Your task:
Copy out every line in the entries below that includes "microns".

Records from a collection:
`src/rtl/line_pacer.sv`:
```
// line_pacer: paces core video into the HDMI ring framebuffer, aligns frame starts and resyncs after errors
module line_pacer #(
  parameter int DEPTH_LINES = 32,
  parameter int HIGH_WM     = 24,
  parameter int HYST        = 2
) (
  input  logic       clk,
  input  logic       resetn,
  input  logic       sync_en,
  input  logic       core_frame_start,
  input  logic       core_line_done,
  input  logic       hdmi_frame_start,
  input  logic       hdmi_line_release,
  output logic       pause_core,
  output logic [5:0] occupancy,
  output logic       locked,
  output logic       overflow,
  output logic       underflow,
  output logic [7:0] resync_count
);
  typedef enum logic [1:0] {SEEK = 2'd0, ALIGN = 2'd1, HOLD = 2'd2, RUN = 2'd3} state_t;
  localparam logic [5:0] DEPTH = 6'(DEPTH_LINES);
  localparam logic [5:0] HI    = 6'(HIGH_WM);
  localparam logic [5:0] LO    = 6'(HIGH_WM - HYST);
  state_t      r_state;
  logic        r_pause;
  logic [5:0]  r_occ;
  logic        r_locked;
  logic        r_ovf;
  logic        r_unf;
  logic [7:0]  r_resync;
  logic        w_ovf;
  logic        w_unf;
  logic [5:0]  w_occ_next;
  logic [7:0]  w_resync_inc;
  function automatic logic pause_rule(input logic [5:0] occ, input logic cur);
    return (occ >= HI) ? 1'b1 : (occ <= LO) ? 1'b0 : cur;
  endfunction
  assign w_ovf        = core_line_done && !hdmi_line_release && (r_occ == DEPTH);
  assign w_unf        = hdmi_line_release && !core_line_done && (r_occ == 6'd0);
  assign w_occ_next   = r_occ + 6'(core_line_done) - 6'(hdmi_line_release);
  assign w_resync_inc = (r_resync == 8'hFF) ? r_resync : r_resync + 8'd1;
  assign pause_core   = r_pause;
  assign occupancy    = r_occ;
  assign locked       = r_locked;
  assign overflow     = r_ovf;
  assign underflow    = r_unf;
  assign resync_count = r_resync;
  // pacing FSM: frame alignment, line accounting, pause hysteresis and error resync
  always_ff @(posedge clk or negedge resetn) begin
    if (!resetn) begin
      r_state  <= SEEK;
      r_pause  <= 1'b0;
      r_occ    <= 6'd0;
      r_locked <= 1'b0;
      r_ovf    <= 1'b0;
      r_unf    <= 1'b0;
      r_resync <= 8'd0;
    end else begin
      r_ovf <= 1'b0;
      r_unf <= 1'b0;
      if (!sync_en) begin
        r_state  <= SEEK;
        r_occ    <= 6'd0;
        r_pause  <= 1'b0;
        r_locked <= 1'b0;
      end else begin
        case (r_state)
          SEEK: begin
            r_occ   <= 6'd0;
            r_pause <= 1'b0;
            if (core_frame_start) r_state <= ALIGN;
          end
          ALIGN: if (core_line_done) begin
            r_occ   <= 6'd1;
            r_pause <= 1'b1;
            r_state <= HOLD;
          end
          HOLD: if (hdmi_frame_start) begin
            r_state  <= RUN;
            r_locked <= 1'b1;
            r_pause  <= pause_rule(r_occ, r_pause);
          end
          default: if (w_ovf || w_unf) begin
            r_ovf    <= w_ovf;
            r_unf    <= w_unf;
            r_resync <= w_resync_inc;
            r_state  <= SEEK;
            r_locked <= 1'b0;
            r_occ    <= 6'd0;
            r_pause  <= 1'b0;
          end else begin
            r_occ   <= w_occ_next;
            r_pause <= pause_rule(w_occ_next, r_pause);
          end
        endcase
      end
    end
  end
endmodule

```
...
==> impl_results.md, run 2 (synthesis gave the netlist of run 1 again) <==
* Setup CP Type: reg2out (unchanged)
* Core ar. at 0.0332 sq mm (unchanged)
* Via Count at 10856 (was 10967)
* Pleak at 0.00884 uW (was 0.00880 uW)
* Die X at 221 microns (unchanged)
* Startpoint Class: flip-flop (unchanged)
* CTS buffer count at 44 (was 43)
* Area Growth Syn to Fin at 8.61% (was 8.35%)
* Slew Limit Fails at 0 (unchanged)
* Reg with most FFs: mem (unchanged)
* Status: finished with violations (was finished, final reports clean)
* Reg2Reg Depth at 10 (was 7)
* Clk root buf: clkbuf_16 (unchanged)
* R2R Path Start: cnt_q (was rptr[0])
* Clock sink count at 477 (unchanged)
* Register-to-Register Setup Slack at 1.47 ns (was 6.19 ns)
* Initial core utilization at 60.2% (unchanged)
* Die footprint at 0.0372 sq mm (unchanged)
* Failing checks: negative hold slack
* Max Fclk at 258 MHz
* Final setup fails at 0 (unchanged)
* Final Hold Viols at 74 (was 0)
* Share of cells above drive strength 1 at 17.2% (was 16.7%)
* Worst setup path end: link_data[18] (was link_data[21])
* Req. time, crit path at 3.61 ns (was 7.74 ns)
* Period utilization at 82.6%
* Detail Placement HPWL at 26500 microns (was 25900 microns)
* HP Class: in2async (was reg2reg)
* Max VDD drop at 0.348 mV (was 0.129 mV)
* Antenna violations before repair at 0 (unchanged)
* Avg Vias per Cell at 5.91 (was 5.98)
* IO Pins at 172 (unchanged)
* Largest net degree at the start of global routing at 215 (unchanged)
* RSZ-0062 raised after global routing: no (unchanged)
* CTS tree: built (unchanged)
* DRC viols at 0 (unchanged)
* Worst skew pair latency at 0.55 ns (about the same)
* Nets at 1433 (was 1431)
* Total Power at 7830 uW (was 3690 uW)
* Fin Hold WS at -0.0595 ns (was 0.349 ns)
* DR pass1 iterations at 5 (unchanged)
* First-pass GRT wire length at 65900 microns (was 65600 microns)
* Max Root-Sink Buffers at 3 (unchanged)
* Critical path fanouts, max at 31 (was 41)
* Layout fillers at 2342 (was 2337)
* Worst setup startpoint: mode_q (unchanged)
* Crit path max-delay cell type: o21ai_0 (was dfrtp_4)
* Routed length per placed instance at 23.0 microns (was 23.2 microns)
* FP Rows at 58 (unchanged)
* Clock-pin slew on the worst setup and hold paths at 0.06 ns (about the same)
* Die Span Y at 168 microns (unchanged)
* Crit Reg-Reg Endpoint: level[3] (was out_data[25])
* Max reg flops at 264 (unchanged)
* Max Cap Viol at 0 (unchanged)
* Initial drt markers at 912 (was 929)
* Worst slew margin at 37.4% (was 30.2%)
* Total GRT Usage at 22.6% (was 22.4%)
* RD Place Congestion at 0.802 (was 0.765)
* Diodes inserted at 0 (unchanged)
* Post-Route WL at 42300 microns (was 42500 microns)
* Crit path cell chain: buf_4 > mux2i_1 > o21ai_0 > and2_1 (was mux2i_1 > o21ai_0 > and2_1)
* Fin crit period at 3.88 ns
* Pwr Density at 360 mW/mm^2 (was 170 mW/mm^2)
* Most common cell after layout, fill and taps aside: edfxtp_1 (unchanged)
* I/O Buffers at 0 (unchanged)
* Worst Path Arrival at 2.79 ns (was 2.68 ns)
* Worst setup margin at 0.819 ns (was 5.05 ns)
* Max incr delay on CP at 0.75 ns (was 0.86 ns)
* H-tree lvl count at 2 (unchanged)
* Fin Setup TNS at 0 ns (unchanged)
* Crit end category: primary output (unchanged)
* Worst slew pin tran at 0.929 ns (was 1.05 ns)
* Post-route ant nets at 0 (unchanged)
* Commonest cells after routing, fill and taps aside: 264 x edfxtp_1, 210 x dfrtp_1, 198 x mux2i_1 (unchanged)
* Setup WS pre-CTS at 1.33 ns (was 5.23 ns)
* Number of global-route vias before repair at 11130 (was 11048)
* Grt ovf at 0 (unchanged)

Answer space:
* Die X at 221 microns (unchanged)
* Detail Placement HPWL at 26500 microns (was 25900 microns)
* First-pass GRT wire length at 65900 microns (was 65600 microns)
* Routed length per placed instance at 23.0 microns (was 23.2 microns)
* Die Span Y at 168 microns (unchanged)
* Post-Route WL at 42300 microns (was 42500 microns)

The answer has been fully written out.